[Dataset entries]
· · · ·
`./design.v`:
```
module apb_slave(
input logic clk,
input logic n_rst,
input logic [7:0] rx_data,
input logic data_ready,
input logic overrun_error,
input logic framing_error,
output logic data_read,
input logic psel,
input logic [2:0] paddr,
input logic penable,
input logic pwrite,
input logic [7:0] pwdata,
output logic [7:0] prdata,
output logic pslverr,
output logic [3:0] data_size,
output logic [13:0] bit_period
);
logic next_data_read;
logic [7:0] next_prdata;
logic [3:0] next_data_size;
logic [13:0] next_bit_period;
always_comb begin : comb
next_data_read = 0;
next_prdata = prdata;
pslverr = 0;
next_data_size = data_size;
next_bit_period = bit_period;
 if(psel == 1) begin
     if(pwrite ==0) begin
       if(paddr == 3'b000 ) begin
          if(data_ready ==1) begin
            next_prdata = 8'd1;
          end else if (data_ready == 0)begin 
           next_prdata = 8'd0;
          end
       end else if(paddr == 3'b001) begin
          if(framing_error == 1) begin
            next_prdata = 8'd1;
          end else if(overrun_error == 1) begin
            next_prdata = 8'd2;
          end else begin 
            next_prdata = 8'd0;
          end
       end else if(paddr == 3'b110) begin
           if(data_size == 8'd5) begin
            next_prdata = {3'd0,rx_data[7:3]};
            next_data_read = 1;
           end
            if(data_size == 8'd7) begin
            next_prdata = {1'd0,rx_data[7:1]};
            next_data_read = 1;
           end
            if(data_size == 8'd8) begin
            next_prdata = rx_data;
            next_data_read = 1;
           end
       end else if(paddr == 3'b010) begin
          next_prdata = bit_period[7:0];
       end else if(paddr == 3'b011) begin
          next_prdata = {2'd0,bit_period[13:8]};
       end else if(paddr == 3'b100) begin
          next_prdata = {4'd0,data_size};
       end else begin
         pslverr = 1;
     end
  end else if(pwrite ==1 ) begin
        if(paddr[2:0] == 3'b100) begin
              next_data_size = pwdata[3:0];
        end else if(paddr[2:0] == 3'b010) begin
            next_bit_period[7:0] = pwdata[7:0];
        end  else if(paddr[2:0] == 3'b011) begin
           next_bit_period[13:8] = pwdata[5:0];
        end else begin 
         pslverr = 1;
        end
  end
end   
end
always_ff @( posedge clk,negedge n_rst ) begin : flipflop
if(n_rst == 0)begin
    prdata <= 0;
    data_read <= 0;
    bit_period<= 0;
    data_size <= 0;
end else begin
    prdata <= next_prdata;
    data_read <= next_data_read;
    data_size <= next_data_size;
    bit_period <= next_bit_period;   
end   
end
endmodule
```
`./run.sh`:
```
#!/bin/bash
# OpenROAD 26Q1-2900-gdf79404cd8, Yosys 0.63+post, stock flow scripts
make -C /OpenROAD-flow-scripts/flow DESIGN_CONFIG=/design/flow/config.mk WORK_HOME=/design/flow/orfs finish
```
`./config.mk`:
```
export PLATFORM = sky130hd
export DESIGN_NAME = apb_slave
export DESIGN_NICKNAME = apb_slave
export VERILOG_FILES = /design/flow/design.v
export SDC_FILE = /design/flow/constraint.sdc
export NUM_CORES = 4
export LEC_CHECK = 1
export CORE_UTILIZATION = 30
```
`./constraint.sdc`:
```
current_design apb_slave

set clk_period 3.5
set clk_io_pct 0.2

create_clock -name clk0 -period $clk_period [get_ports {clk}]

set non_clock_inputs [all_inputs -no_clocks]
set_input_delay [expr $clk_period * $clk_io_pct] -clock clk0 $non_clock_inputs
set_output_delay [expr $clk_period * $clk_io_pct] -clock clk0 [all_outputs]
```
==> results.txt <==
Update from the flow run.

The run finished with clean final reports. The cell type with the largest total area after synthesis is sky130_fd_sc_hd__dfrtp_1. For this run, the final setup violation count is recorded as 0. Counting pins that exceed their max-slew limit in the final report gives 0. Looking at the power breakdown, sequential logic takes a little under half of the total. The number of input and output port buffers inserted is 53. Counting the fill cells in the layout gives 471.

The clock network latency to the later pin of the worst-skew pair is around 0.28 ns. The average via count per standard cell is slightly below 5. The switching component of the power was reported as 0.257 mW. The synthesized design contains 27 register bits. Across the routed clock network, the largest skew measured is 0.00844 ns.

In this run the number of H-tree levels came out at 1. The number of antenna violations at the first check in global routing is 0. The switching fraction of total power is between 20% and 30%. Looking at the post-CTS report, the setup buffer insertion count equals 0. The data required time of the worst path is ~2.8 ns. The fraction of power consumed by the clock network is between 20% and 30%. The first-pass GRT wire length is about 6400 um. The worst setup path is captured at an output pin. The placeable core area is about 0.0048 sq mm. The combinational share of power is between 30% and 40%.

The report counts max-capacitance violations totalling 0. The global placer's final weighted congestion is 0.805. The flow reports an fmax of about 0.34 GHz.

The synthesized netlist was found by Yosys to have roughly 150 cells. The die boundary width is around 73 um. Global routing finished with a remaining overflow of 0.

Including well taps, the total number of placed cells is about 270. Counting along the longest clock path gives a buffer depth of 2. The die covers 0.00535 sq mm. The clock tree from TritonCTS is yes. The area share of the largest cell type after synthesis is about 45%. The kind of critical path is input pin to output pin. STA classifies the critical path startpoint as an input pin. The final route contains 1,355 vias. The first detailed-routing pass ran for 4 iterations. For reference, the post-synthesis area per instance comes to roughly 10 sq um. The script parses the final routing iteration and logs DRC violations as 0. With fillers left out, the area of the finished cells amounts to approximately 0.0022 sq mm. Looking at hold timing, the worst path starts from prdata[4].

In the final timing run, aggregate negative setup slack is 0 ns. The worst path needs roughly 2.9 ns of the cycle, external delays included. For this run, the register share of the synthesized area comes to 44.5%. After synthesis, the chip area reported by Yosys is ~0.0015 sq mm. For this run, the script counts the antenna cells in the layout as 0. For this design, the CTS-stage hold fixing added 0 buffers.

The overall fraction of global-route tracks in use is around 16%. The cell count after synthesis is roughly 150. Looking at the max-slew report, the worst-margin pin has a slew of 0.522 ns.

The routed wire length is 3930 um. The routed length per instance is 14.2 um. OpenSTA lists the critical path startpoint as paddr[1]. At the end of the flow the core is filled with cells to a little under half. The internal portion of total power is about 0.67 mW. The number of global-route vias before repair is roughly 1,300.

The path class of the lowest-slack min-delay path is flop to flop. After layout, the worst path uses approximately 83% of the clock period. According to the floorplan log, the row count is 25. The initial core utilization is a little under a third.

In the final report, the number of hold violations comes to 0. The arrival time of data at the worst endpoint is listed as about 2.2 ns. The worst register-to-register path begins at data_size[0]. The static leakage power is 0.886 nW. During I/O placement, the number of pins put on the boundary was about 55. The final worst-path setup slack is a little under 0.6 ns. In the final layout, the share of cells above drive strength 1 is about 16%. Setup slack on the worst path after placement came out at about 0.62 ns.

The cell resize tally after clock tree synthesis is 0. The worst-case IR drop observed on VDD is approximately 0.00024 V. In this run the register-to-register setup slack is around 1.4 ns. The clock slew seen by the registers of the worst setup and hold paths is about 0.090 ns. The final cell count without fillers is approximately 280. Per the slew report, the remaining headroom to the max-slew limit stands at 65.0%. The remaining antenna violation count is 0. The pin count of the biggest net entering global routing is 28.

Clock tree synthesis found a total of 27 sinks. The top cell type by instance count after synthesis is sky130_fd_sc_hd__dfrtp_1. The synthesized cell area is 0.00152 sq mm. The die is approximately 73 um tall. The script computed a power per unit cell area of 422 mW/mm^2. Setup repair after global routing left no endpoint under its margin. The power consumption is ~0.93 mW. The buffer type at the clock tree root is sky130_fd_sc_hd__clkbuf_8. CTS added clock buffers totalling 3. Per the synth stats, the flop cell with the highest instance count is sky130_fd_sc_hd__dfrtp_1. Along the worst path, the maximum fanout reaches 6. The warning tally printed by Yosys for this design is 1.

The logs give a warning total of 26. Yosys reported that registers with async set or reset make up 100%. The relative area change from synthesis to final layout is 44.3%. The post-route worst hold slack is between 0.4 and 0.5 ns. According to the dpl log, the detail-placed design has an HPWL of around 3000 um. The starting DRC count in detailed routing is 79. The count of library flops with an enable pin is 0. Sorting the synthesized cells by area gives the leading types as sky130_fd_sc_hd__dfrtp_1 (45%), sky130_fd_sc_hd__mux2_2 (12%), sky130_fd_sc_hd__nor2_1 (4.7%). The tally of unique sky130hd cells used after synthesis is ~40. Yosys reports that the most numerous cell types are sky130_fd_sc_hd__dfrtp_1 (27), sky130_fd_sc_hd__nor2_1 (19), sky130_fd_sc_hd__mux2_2 (16), sky130_fd_sc_hd__nand2_1 (15), sky130_fd_sc_hd__a21oi_1 (10). The cell area after placement is 0.00214 sq mm.
[final timing paths]
kind | to | depth (start not counted)
worst max-delay path | pslverr | 6
worst min-delay path | prdata[4] | 2
worst max register to register | prdata[3] | 5
worst min register to register | prdata[4] | 2
max in group asynchronous | bit_period[6] | 2
min in group asynchronous | prdata[1] | 2
[flip-flops by register name (all words and copies together), names as in the netlist]
register and cells:
data_size 4, data_read 1, bit_period 14, prdata 8
[critical path: stages]
cell,delay (ns)
sky130_fd_sc_hd__clkdlybuf4s50_1,0.64
sky130_fd_sc_hd__a21oi_1,0.11
sky130_fd_sc_hd__nor2_1,0.09
sky130_fd_sc_hd__a21oi_1,0.05
sky130_fd_sc_hd__nor2_1,0.15
sky130_fd_sc_hd__clkdlybuf4s50_1,0.48
[cells in the final DEF (no fill, tap or decap), types with 2 or more instances in the layout]
cell type	n
sky130_fd_sc_hd__inv_1	4
sky130_fd_sc_hd__nand4_1	2
sky130_fd_sc_hd__a221oi_1	2
sky130_fd_sc_hd__clkdlybuf4s50_1	53
sky130_fd_sc_hd__nand2b_1	2
sky130_fd_sc_hd__mux2_2	16
sky130_fd_sc_hd__nand2_1	15
sky130_fd_sc_hd__dfrtp_1	27
sky130_fd_sc_hd__mux2i_1	3
sky130_fd_sc_hd__buf_4	7
sky130_fd_sc_hd__o21ai_0	9
sky130_fd_sc_hd__nor2b_1	2
sky130_fd_sc_hd__o31ai_1	3
sky130_fd_sc_hd__nand3b_1	3
sky130_fd_sc_hd__a22oi_1	4
sky130_fd_sc_hd__nor3_2	2
sky130_fd_sc_hd__nor3_1	3
sky130_fd_sc_hd__a21oi_1	10
sky130_fd_sc_hd__clkbuf_8	3
sky130_fd_sc_hd__nor2_1	19
[area by class of cell]
cell class / count / area [sq um] / share of cell area, %
Clock buffer: 3 / 41.3 / 1.89
Clock inverter: 1 / 8.76 / 0.400
Inverter: 4 / 15.0 / 0.686
Multi-Input combinational cell: 115 / 782 / 35.7
Sequential cell: 27 / 676 / 30.9
Tap cell: 67 / 83.8 / 3.83
Timing Repair Buffer: 60 / 583 / 26.6
[metal layers]
layer  part of all wire (%)  GRT usage, %  up-vias
li1                       -             -      680
met1                     49          25.3      628
met2                     45          24.1       43
met3                    5.4          2.80        4
met4                   0.56          1.09        0
met5                      0             0        -
[power by group through the flow]
stage / clock network, mW / logic (mW) / registers [mW]
CTS: 0.194 / 0.308 / 0.435
global route: 0.210 / 0.336 / 0.443
finish: 0.187 / 0.305 / 0.433
[kinds of logic after synthesis]
kind of cell	Yosys count	share of synthesized area [%]
AND/OR/NAND/NOR	56	18.7
flip-flops	27	44.5
buffers and inverters	12	3.96
AND-OR/OR-AND	40	19.0
multiplexers	19	13.8
No activity file was given, so power comes from the tool's default toggle rates.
· · · ·
» PROBLEM DETAILS
Within these records, how many lines include the word "netlist"? The reply should be that number alone.

» OUTPUT FOR THIS TASK
2